◆ **Your task**:
Would you output the entries below only from the line containing "n.start_cnt = '0;" through the line containing "localparam logic [9:0] PHS_RST", exactly as they stand and with both ends included?

◆ **Information provided**:
### src/logic/pmcl_tpair.sv
// Start/stop timer pair, free running and restarted together
`timescale 1ns/100ps
module pmcl_tpair (
  input wire logic mclk,
  input wire logic reset_n,
  pmcl_tmr_if.timer tif
);
  typedef struct packed {
    logic [15:0] start_cnt;
    logic [15:0] stop_cnt;
  } pmcl_tpair_s;
  pmcl_tpair_s s;
  pmcl_tpair_s n;

  always_comb begin
    n = s;
    if (tif.restart) begin
      n.start_cnt = '0;
      n.stop_cnt = '0;
    end else begin
      // Saturate so a long machine cycle never wraps a timer back to not-done
      if (s.start_cnt != 16'hFFFF) begin
        n.start_cnt = 16'(s.start_cnt + 16'h0001);
      end
      if (s.stop_cnt != 16'hFFFF) begin
        n.stop_cnt = 16'(s.stop_cnt + 16'h0001);
      end
    end
  end

  always_ff @(posedge mclk or negedge reset_n) begin
    if (!reset_n) begin
      s <= '0;
    end else begin
      s <= n;
    end
  end

  assign tif.start_done = s.start_cnt >= tif.start_preset;
  assign tif.stop_done = s.stop_cnt >= tif.stop_preset;
endmodule
[src/hw/lsd_pkg.sv]
/*
  lsd_pkg: shared constants and types of the eight-string dimming engine.
  assumes a 32-bit apb slave, word-aligned registers, 200 MHz mclk.
*/
package lsd_pkg;
  localparam int NSTR = 8;                 // number of strings
  // register byte offsets
  localparam logic [7:0] CTRL_OFF  = 8'h00;
  localparam logic [7:0] INTENS_OFF = 8'h04; // global intensity
  localparam logic [7:0] DRT_OFF   = 8'h08;
  localparam logic [7:0] FLT_OFF   = 8'h0c;
  localparam logic [7:0] IST_OFF   = 8'h10;
  localparam logic [7:0] IMSK_OFF  = 8'h14;
  localparam logic [7:0] ADDR_OFF  = 8'h18;
  localparam logic [7:0] PWM_OFF   = 8'h20; // +4 per string
  localparam logic [7:0] TRIM_OFF  = 8'h40; // +4 per string
  localparam logic [7:0] PHS_OFF   = 8'h60; // +4 per string
  // reset values
  localparam logic [5:0] INTENS_RST = 6'h3f;
  localparam logic [5:0] DRT_RST   = 6'h3f;
  localparam logic [5:0] TRIM_RST  = 6'h3f;
  localparam logic [7:0] PWM_RST   = 8'h00;
  localparam logic [9:0] PHS_RST   = 10'h000;
  localparam logic [9:0] ON_FULL   = 10'h3ff;
  // irq bit positions
  localparam int IRQ_FRAME = 0;
  localparam int IRQ_FAULT = 1;
  // control fields
  typedef struct packed {
    logic sync_en;    // frame from phase input, else counter wrap
    logic direct;     // direct_dim_select
    logic dim_en;     // dim_input_enable
  } lsd_ctrl_t;
  localparam lsd_ctrl_t CTRL_RST = '{sync_en: 1'b0, direct: 1'b0, dim_en: 1'b0};
endpackage
File: config.mk
export PLATFORM = sky130hd
export DESIGN_NAME = dsd_ddr2_core
export DESIGN_NICKNAME = d
export VERILOG_FILES = /design/src/verilog/dsd_lat_pipe.v /design/src/verilog/dsd_fifo.v /design/src/verilog/dsd_ddr2_core.v
export VERILOG_INCLUDE_DIRS = /design/src /design/src/include
export SDC_FILE = /design/constraint.sdc
export NUM_CORES = 1
export LEC_CHECK = 0
export ABC_AREA = 0
export BUFFER_PORTS_ARGS = -buffer_cell sky130_fd_sc_hd__buf_2
export CAP_MARGIN = 20
export CORE_MARGIN = 2
export CORE_UTILIZATION = 25
export DETAILED_ROUTE_END_ITERATION = 8
export SYNTH_ARGS = -nofsm -noshare
export SYNTH_HDL_FRONTEND = slang
export SYNTH_SLANG_ARGS = --single-unit
File: constraint.sdc
create_clock -name clk -period 5.4 [get_ports clk]
set_clock_uncertainty 0.2 [all_clocks]
set_input_delay 0.27 -clock clk [delete_from_list [all_inputs] [get_ports clk]]
set_output_delay 0.27 -clock clk [all_outputs]
set_load 0.02 [all_outputs]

◆ **Exercise output**:
      n.start_cnt = '0;
      n.stop_cnt = '0;
    end else begin
      // Saturate so a long machine cycle never wraps a timer back to not-done
      if (s.start_cnt != 16'hFFFF) begin
        n.start_cnt = 16'(s.start_cnt + 16'h0001);
      end
      if (s.stop_cnt != 16'hFFFF) begin
        n.stop_cnt = 16'(s.stop_cnt + 16'h0001);
      end
    end
  end

  always_ff @(posedge mclk or negedge reset_n) begin
    if (!reset_n) begin
      s <= '0;
    end else begin
      s <= n;
    end
  end

  assign tif.start_done = s.start_cnt >= tif.start_preset;
  assign tif.stop_done = s.stop_cnt >= tif.stop_preset;
endmodule
[src/hw/lsd_pkg.sv]
/*
  lsd_pkg: shared constants and types of the eight-string dimming engine.
  assumes a 32-bit apb slave, word-aligned registers, 200 MHz mclk.
*/
package lsd_pkg;
  localparam int NSTR = 8;                 // number of strings
  // register byte offsets
  localparam logic [7:0] CTRL_OFF  = 8'h00;
  localparam logic [7:0] INTENS_OFF = 8'h04; // global intensity
  localparam logic [7:0] DRT_OFF   = 8'h08;
  localparam logic [7:0] FLT_OFF   = 8'h0c;
  localparam logic [7:0] IST_OFF   = 8'h10;
  localparam logic [7:0] IMSK_OFF  = 8'h14;
  localparam logic [7:0] ADDR_OFF  = 8'h18;
  localparam logic [7:0] PWM_OFF   = 8'h20; // +4 per string
  localparam logic [7:0] TRIM_OFF  = 8'h40; // +4 per string
  localparam logic [7:0] PHS_OFF   = 8'h60; // +4 per string
  // reset values
  localparam logic [5:0] INTENS_RST = 6'h3f;
  localparam logic [5:0] DRT_RST   = 6'h3f;
  localparam logic [5:0] TRIM_RST  = 6'h3f;
  localparam logic [7:0] PWM_RST   = 8'h00;
  localparam logic [9:0] PHS_RST   = 10'h000;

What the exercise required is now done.